Condenado en 2006 a diez años por prostituir a su hijastra cuando ésta tenía doce años, pagó esa deuda con la sociedad y volvió a la calle. Sin embargo, al poco tiempo, terminó detenido por violar a una joven, hecho que ahora finalmente confesó.

Acusado por el delito de “abuso sexual con acceso carnal”, el imputado debía sentarse en el banquillo de los acusados del Tribunal Penal 1 de Oberá durante la semana que pasó.

Sin embargo, horas antes de responder ante los magistrados Francisco Aguirre, José Rivero y Lilia Avendaño, finalmente confesó su responsabilidad y aceptó la propuesta de juicio abreviado ofrecida por el Ministerio Público Fiscal.

Fuentes judiciales aclararon que no se dio el conocer el apellido del hombre, ya que se quiere evitar la revictimización de quien fuera su hijastra.

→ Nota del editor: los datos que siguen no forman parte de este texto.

==> config.mk <==
export PLATFORM = sky130hd
export DESIGN_NAME = mips_debug_loader
export DESIGN_NICKNAME = d
export VERILOG_FILES = /design/src/rtl/mips_debug_loader.sv
export SDC_FILE = /design/constraint.sdc
export NUM_CORES = 1
export LEC_CHECK = 0
export ABC_AREA = 1
export CORE_MARGIN = 5
export CORE_UTILIZATION = 55
export CTS_BUF_LIST = sky130_fd_sc_hd__clkbuf_4 sky130_fd_sc_hd__clkbuf_8
export DETAILED_ROUTE_END_ITERATION = 8
export HOLD_SLACK_MARGIN = 0.05
export PLACE_DENSITY = 0.82
export SLEW_MARGIN = 20
export SYNTH_ARGS = -nofsm -noshare
export SYNTH_HDL_FRONTEND = slang
export SYNTH_SLANG_ARGS = --single-unit
==> constraint.sdc <==
create_clock -name clk -period 1.55 [get_ports clk]
set_input_delay 0.155 -clock clk [delete_from_list [all_inputs] [get_ports clk]]
set_output_delay 0.155 -clock clk [all_outputs]
set_load 0.01 [all_outputs]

En 2005, Jorge Ramón cayó junto a un cómplice, que un tiempo más tarde, fue absuelto. Los detalles del caso son aterradores: el hombre llevaba por la fuerza va la pequeña hasta la rotonda del denominado "Kilómetro 8" de Oberá, donde la ofrecía a automovilistas y transeúntes.

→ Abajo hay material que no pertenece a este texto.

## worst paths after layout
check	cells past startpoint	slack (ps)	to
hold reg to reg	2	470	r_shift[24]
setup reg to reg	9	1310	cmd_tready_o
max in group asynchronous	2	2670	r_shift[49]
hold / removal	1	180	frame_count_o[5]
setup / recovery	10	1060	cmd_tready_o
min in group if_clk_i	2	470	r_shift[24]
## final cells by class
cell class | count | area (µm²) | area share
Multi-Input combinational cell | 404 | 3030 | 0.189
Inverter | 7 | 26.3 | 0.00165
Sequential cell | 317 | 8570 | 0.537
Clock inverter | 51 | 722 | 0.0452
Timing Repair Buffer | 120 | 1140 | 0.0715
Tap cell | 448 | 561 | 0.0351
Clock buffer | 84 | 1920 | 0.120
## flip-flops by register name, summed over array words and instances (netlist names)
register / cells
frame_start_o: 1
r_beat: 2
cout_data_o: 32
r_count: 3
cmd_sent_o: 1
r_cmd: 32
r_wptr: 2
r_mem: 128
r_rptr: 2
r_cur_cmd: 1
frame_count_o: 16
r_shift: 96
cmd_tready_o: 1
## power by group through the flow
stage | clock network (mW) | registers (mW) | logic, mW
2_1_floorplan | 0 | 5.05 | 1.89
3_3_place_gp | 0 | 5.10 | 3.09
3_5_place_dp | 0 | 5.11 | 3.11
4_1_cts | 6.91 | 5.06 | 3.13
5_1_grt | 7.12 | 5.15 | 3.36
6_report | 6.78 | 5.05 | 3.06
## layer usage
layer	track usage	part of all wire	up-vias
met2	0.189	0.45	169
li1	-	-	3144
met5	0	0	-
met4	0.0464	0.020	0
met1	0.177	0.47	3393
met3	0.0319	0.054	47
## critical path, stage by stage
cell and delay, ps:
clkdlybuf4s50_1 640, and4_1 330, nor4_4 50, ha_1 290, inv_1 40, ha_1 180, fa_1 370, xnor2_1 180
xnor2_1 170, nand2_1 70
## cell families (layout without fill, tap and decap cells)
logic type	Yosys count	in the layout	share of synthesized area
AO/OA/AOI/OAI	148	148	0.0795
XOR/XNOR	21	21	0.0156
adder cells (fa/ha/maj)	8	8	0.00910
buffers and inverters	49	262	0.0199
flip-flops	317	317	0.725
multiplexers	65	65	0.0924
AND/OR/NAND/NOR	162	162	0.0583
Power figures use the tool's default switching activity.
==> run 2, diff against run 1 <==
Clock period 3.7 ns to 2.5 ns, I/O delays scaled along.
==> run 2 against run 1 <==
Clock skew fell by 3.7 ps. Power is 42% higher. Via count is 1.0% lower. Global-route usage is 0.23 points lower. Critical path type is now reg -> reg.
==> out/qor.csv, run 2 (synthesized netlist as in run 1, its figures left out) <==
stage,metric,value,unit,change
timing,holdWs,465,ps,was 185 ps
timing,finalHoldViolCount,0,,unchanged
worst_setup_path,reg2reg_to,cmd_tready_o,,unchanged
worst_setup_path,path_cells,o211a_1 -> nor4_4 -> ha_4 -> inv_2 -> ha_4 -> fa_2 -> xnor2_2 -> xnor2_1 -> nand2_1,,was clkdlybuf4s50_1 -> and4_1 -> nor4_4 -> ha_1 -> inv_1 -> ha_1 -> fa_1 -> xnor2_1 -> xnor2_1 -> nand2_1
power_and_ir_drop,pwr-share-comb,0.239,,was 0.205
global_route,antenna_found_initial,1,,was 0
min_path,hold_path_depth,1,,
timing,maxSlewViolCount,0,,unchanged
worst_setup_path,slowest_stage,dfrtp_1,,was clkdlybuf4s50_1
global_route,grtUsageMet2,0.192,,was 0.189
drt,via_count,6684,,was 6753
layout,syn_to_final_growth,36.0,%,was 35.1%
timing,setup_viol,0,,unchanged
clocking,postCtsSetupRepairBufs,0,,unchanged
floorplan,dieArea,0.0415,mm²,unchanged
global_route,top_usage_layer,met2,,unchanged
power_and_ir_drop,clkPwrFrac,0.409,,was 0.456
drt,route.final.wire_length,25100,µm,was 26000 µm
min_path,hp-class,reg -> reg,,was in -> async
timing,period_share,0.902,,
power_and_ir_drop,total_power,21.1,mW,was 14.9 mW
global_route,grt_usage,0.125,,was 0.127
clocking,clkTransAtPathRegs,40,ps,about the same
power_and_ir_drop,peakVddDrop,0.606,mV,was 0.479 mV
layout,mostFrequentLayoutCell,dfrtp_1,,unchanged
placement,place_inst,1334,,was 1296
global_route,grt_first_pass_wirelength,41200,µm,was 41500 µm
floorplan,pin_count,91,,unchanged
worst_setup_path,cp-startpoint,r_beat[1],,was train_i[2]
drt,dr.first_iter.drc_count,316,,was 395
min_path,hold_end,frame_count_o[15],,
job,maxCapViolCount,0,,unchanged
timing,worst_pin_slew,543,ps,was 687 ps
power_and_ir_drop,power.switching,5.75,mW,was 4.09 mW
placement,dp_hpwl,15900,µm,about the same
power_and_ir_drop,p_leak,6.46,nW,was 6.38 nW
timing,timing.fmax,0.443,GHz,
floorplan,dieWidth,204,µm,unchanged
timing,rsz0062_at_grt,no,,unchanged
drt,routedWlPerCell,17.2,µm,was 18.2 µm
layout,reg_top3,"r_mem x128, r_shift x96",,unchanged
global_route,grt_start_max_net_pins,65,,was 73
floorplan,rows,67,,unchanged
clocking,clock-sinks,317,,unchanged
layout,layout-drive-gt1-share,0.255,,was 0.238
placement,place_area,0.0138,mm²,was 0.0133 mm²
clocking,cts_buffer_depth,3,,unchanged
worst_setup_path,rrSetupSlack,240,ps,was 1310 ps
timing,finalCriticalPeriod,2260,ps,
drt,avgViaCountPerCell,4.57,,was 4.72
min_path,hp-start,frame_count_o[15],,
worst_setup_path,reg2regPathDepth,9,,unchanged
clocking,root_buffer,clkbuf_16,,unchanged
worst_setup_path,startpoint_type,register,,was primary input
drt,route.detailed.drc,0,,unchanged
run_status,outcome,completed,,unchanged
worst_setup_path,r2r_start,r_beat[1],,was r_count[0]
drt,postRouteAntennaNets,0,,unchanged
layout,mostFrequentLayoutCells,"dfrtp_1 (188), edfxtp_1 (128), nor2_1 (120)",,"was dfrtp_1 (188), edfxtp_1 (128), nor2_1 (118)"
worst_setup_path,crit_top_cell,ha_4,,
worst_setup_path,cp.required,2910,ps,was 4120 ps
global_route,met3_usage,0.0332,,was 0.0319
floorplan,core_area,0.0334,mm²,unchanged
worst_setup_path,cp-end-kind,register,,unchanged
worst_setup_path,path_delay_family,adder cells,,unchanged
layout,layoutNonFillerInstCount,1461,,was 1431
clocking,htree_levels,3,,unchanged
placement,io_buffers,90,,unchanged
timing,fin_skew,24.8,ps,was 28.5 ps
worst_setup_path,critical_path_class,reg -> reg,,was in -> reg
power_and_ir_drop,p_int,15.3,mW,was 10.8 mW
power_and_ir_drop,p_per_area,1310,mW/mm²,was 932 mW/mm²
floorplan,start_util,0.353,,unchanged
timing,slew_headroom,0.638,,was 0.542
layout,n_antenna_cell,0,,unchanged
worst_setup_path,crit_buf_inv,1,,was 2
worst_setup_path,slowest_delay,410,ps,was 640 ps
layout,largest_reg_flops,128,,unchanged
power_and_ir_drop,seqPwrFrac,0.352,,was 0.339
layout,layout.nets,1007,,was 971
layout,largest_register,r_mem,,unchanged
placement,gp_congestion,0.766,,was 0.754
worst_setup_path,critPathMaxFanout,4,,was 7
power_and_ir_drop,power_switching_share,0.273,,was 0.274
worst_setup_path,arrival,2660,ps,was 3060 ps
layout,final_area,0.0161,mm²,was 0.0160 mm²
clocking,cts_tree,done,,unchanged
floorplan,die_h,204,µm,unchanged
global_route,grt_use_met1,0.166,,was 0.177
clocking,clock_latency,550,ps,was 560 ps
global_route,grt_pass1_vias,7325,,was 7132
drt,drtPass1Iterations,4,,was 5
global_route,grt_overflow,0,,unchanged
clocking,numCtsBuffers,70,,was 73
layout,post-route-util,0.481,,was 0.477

Gracias al relato de la menor ante la justicia, se pudo saber que su padrastro le enseñaba a su hija como cuidarse para no quedar embarazada e incluso le vendía profilácticos.
 
Acechaba en la noche
 
Esta vez fue una joven de 19 años, domiciliada en el barrio "Docente" de Oberá la que lo mencionó ante los efectivos de la UR-II. La muchacha contó que la noche anterior llegó de su trabajo, tomó los medicamentos que ingería a diario y se acostó.

Lo que la joven madre nunca imaginó que su vida cambiaría para siempre. Alrededor de las 2 de la mañana, el sospechoso ingresó en la habitación que alquilaba, aprovechó que la víctima tenía sus funciones psicomotrices disminuidas y la violó.

El acusado volvió a ser Jorge Ramón. La mujer logró reconocerlo, al tratarse del mismo hombre que vivía en la casa del dueño del inquilinato.

El banquillo esperaba por el imputado, pero no hubo tiempo para el debate oral, ya que asumió su culpa y se declaró culpable.